1. Introduction

Differential phase shift keying (DPSK) in its variants, such as non-return-to-zero (NRZ-), return-to-zero (RZ-) and carrier-suppressed- return-to-zero (CSRZ-) DPSK, is becoming one of the formats of choice in next generation optical communication systems [1, 2]. DPSK is usually demodulated in a delay-line interferometer with a one-bit delay such that the phases of two adjacent bits are compared during the entire bit time [3–5]. It was recently shown that free-spectral-range (FSR) optimization can increase optical filtering (OF) or CD tolerance for RZ-and NRZ-DPSK [6–9]. Although quite convincing, those results fail to identify the optimal value of FSR value versus CD. It was also mentioned in [6–8] that transmitter bandwidth has an impact of optimal FSR parameter but only for NRZ-DPSK and the specific impact and requirements are yet to be fully explored. Most importantly there has been little discussion on the combined effect of FSR optimization and tight OF on the increase of CD tolerances.

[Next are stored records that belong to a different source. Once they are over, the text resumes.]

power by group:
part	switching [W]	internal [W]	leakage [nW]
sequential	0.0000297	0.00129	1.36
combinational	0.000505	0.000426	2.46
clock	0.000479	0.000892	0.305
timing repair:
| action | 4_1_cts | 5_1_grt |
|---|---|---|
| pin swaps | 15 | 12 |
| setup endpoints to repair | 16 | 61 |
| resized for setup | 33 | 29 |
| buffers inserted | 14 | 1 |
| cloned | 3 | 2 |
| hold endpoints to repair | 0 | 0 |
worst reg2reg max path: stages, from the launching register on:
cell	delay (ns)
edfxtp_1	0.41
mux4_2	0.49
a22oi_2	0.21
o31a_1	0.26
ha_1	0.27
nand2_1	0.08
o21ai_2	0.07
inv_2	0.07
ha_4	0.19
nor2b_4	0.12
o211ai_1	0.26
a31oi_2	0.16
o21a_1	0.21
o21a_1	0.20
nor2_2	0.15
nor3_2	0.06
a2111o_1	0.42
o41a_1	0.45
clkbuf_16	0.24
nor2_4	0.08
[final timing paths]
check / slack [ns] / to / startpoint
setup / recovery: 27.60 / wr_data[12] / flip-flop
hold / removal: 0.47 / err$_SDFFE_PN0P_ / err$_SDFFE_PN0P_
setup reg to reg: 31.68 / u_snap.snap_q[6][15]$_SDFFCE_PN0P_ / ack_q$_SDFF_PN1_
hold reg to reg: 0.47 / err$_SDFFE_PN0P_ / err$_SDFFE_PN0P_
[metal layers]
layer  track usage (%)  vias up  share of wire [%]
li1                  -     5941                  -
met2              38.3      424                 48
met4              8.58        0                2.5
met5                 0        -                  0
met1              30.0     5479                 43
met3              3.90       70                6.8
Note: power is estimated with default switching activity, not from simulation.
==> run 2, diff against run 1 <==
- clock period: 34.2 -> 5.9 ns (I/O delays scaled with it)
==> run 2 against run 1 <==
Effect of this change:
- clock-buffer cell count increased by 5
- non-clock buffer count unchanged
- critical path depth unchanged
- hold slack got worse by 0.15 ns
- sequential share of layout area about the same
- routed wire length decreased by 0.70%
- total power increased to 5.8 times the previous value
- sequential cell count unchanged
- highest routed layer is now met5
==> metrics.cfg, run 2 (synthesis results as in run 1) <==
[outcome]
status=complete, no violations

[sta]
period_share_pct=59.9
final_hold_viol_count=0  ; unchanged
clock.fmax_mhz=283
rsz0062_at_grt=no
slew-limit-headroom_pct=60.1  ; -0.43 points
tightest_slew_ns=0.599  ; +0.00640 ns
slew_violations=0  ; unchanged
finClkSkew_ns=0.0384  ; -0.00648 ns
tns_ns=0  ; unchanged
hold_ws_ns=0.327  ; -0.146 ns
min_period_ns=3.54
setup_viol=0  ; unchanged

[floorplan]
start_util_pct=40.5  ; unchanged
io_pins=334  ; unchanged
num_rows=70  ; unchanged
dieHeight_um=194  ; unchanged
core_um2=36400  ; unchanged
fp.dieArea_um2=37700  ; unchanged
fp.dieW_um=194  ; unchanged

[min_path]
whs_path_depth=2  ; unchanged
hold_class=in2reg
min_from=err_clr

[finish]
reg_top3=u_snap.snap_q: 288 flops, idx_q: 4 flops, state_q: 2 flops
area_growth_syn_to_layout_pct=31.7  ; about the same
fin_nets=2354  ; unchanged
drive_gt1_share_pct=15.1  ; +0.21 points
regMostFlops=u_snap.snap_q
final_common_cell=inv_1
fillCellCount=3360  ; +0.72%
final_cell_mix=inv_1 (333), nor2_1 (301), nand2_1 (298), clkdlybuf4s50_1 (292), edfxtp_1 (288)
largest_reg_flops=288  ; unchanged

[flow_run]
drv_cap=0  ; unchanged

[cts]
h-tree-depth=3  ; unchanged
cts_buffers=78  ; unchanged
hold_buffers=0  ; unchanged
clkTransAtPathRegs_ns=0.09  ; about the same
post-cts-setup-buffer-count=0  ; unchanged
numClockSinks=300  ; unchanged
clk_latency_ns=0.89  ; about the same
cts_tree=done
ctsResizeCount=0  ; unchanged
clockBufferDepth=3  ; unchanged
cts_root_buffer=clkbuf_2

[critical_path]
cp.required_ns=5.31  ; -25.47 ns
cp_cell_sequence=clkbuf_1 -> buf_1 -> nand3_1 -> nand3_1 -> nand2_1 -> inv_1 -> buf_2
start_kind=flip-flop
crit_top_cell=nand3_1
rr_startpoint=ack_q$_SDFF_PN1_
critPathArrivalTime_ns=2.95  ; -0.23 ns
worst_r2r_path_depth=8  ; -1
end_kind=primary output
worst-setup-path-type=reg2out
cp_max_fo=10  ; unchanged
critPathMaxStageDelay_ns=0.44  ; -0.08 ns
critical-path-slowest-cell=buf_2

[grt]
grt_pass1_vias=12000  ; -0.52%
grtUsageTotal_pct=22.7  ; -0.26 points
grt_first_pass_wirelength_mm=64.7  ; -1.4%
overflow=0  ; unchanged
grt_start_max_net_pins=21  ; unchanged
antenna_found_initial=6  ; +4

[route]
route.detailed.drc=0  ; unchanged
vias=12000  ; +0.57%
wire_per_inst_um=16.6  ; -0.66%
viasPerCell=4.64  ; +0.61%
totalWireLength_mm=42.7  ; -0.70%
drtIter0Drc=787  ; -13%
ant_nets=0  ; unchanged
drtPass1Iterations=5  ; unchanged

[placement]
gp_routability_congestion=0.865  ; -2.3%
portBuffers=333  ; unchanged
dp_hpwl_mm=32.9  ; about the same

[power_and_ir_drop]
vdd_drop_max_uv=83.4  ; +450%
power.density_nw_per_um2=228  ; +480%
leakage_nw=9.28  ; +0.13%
**src/rtl/psum_pkg.sv**
```systemverilog
// rtl/psum_pkg.sv - shared constants for the nibble-serial partial-sum accumulator
// Holds the FSM state encoding, the slice width and the signed-overflow rule.
package psum_pkg;

  localparam int NIB_W = 4;

  localparam logic [1:0] ST_IDLE = 2'd0;
  localparam logic [1:0] ST_ADD  = 2'd1;
  localparam logic [1:0] ST_HOLD = 2'd2;

  // Overflow when both addends share a sign and the result does not.
  function automatic logic signed_ovf(input logic op_msb, input logic acc_msb,
                                      input logic sum_msb);
    return (op_msb == acc_msb) && (sum_msb != op_msb);
  endfunction

endpackage

```
**src/rtl/psum_nibble_accumulator_add4_slice.sv**
```systemverilog
// rtl/psum_nibble_accumulator_add4_slice.sv - 4-bit add slice used once per ADD cycle
// Purely combinational: sum = a + b + cin, cout is the fifth bit.
module add4_slice
  import psum_pkg::*;
(
  input  logic [NIB_W-1:0] a,
  input  logic [NIB_W-1:0] b,
  input  logic             cin,
  output logic [NIB_W-1:0] sum,
  output logic             cout
);

  logic [NIB_W:0] full;

  assign full = {1'b0, a} + {1'b0, b} + {{NIB_W{1'b0}}, cin};
  assign sum  = full[NIB_W-1:0];
  assign cout = full[NIB_W];

endmodule

```
**src/rtl/psum_nibble_accumulator.sv**
```systemverilog
// rtl/psum_nibble_accumulator.sv - nibble-serial signed accumulator with sticky overflow
// Optional macro PSUM_SAT_EN: saturate acc on overflow instead of wrapping.
module psum_nibble_accumulator
  import psum_pkg::*;
#(
  parameter int ACC_W = 16,
  parameter int NIB   = ACC_W / NIB_W
) (
  input  logic             clk,
  input  logic             rst,
  input  logic             in_valid,
  output logic             in_ready,
  input  logic [ACC_W-1:0] in_data,
  input  logic             in_last,
  output logic             out_valid,
  input  logic             out_ready,
  output logic [ACC_W-1:0] out_data,
  output logic             out_ovf
);

  localparam int IDX_W = $clog2(NIB);

  logic [1:0]       state_q, state_d;
  logic [ACC_W-1:0] acc_q, acc_d;
  logic [ACC_W-1:0] op_q, op_d;
  logic             last_q, last_d;
  logic             carry_q, carry_d;
  logic             ovf_q, ovf_d;
  logic [IDX_W-1:0] nib_q, nib_d;

  logic [NIB_W-1:0] sl_a, sl_b, sl_sum;
  logic             sl_cout;
  logic             ovf_now;

  assign sl_a = acc_q[int'(nib_q) * NIB_W +: NIB_W];
  assign sl_b = op_q[int'(nib_q) * NIB_W +: NIB_W];

  add4_slice u_slice (
    .a    (sl_a),
    .b    (sl_b),
    .cin  (carry_q),
    .sum  (sl_sum),
    .cout (sl_cout)
  );

  // Only meaningful on the top-nibble cycle, where sl_sum carries the new MSB.
  assign ovf_now = signed_ovf(op_q[ACC_W-1], acc_q[ACC_W-1], sl_sum[NIB_W-1]);

  always_comb begin
    state_d = state_q;
    acc_d   = acc_q;
    op_d    = op_q;
    last_d  = last_q;
    carry_d = carry_q;
    ovf_d   = ovf_q;
    nib_d   = nib_q;
    case (state_q)
      ST_IDLE: begin
        if (in_valid) begin
          op_d    = in_data;
          last_d  = in_last;
          nib_d   = '0;
          carry_d = 1'b0;
          state_d = ST_ADD;
        end
      end
      ST_ADD: begin
        acc_d[int'(nib_q) * NIB_W +: NIB_W] = sl_sum;
        carry_d = sl_cout;
        nib_d   = nib_q + 1'b1;
        if (nib_q == IDX_W'(NIB - 1)) begin
          nib_d   = '0;
          carry_d = 1'b0;
          if (ovf_now) begin
            ovf_d = 1'b1;
`ifdef PSUM_SAT_EN
            acc_d = op_q[ACC_W-1] ? {1'b1, {(ACC_W-1){1'b0}}}
                                  : {1'b0, {(ACC_W-1){1'b1}}};
`endif
          end
          state_d = last_q ? ST_HOLD : ST_IDLE;
        end
      end
      ST_HOLD: begin
        if (out_ready) begin
          acc_d   = '0;
          ovf_d   = 1'b0;
          state_d = ST_IDLE;
        end
      end
      default: state_d = ST_IDLE;
    endcase
  end

  always_ff @(posedge clk or posedge rst) begin
    if (rst) begin
      state_q <= ST_IDLE;
      acc_q   <= '0;
      op_q    <= '0;
      last_q  <= 1'b0;
      carry_q <= 1'b0;
      ovf_q   <= 1'b0;
      nib_q   <= '0;
    end else begin
      state_q <= state_d;
      acc_q   <= acc_d;
      op_q    <= op_d;
      last_q  <= last_d;
      carry_q <= carry_d;
      ovf_q   <= ovf_d;
      nib_q   <= nib_d;
    end
  end

  assign in_ready  = (state_q == ST_IDLE) && !rst;
  assign out_valid = (state_q == ST_HOLD) && !rst;
  assign out_data  = acc_q;
  assign out_ovf   = ovf_q;

endmodule

```
**config.mk**
```make
export PLATFORM = sky130hd
export DESIGN_NAME = psum_nibble_accumulator
export DESIGN_NICKNAME = d
export VERILOG_FILES = /design/src/rtl/psum_pkg.sv /design/src/rtl/psum_nibble_accumulator_add4_slice.sv /design/src/rtl/psum_nibble_accumulator.sv
export SDC_FILE = /design/constraint.sdc
export NUM_CORES = 1
export LEC_CHECK = 0
export BUFFER_PORTS_ARGS = -buffer_cell sky130_fd_sc_hd__buf_4
export CAP_MARGIN = 20
export CORE_MARGIN = 2
export CORE_UTILIZATION = 58
export CTS_CLUSTER_SIZE = 14
export DETAILED_ROUTE_END_ITERATION = 16
export PLACE_DENSITY = 0.81
export SLEW_MARGIN = 20
export SYNTH_ARGS = -nofsm -noshare
export SYNTH_HDL_FRONTEND = slang
export SYNTH_SLANG_ARGS = --single-unit
```
**constraint.sdc**
```tcl
create_clock -name clk -period 3.8 [get_ports clk]
set_input_delay 0.57 -clock clk [delete_from_list [all_inputs] [get_ports clk]]
set_output_delay 0.57 -clock clk [all_outputs]
set_load 0.05 [all_outputs]
```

In this paper we report a comprehensive analysis of the parameter space of OF bandwidth and FSR for the NRZ-, RZ- and CSRZ-DPSK formats, establishing that simultaneous FSR and OF optimization significantly improves CD tolerances. The results can be used as guidelines in designing DPSK receivers according to the maximum amount of chromatic dispersion allowed in the system. The specific impact of transmitter bandwidth on the optimized FSR and OF parameters is also presented. Finally, we show the impact OF and FSR optimization on DWDM DPSK systems with high channel density.

 

Fig. 1. DPSK spectrum with overlayed transfer functions for optical filtering and delay-line interferometer. Free-spectral-range larger than the bitrate and tighter optical filtering puts a greater emphasis on the optical duobinary (ODB) port (constructive) rather than the alternate-mark-inversion port (destructive).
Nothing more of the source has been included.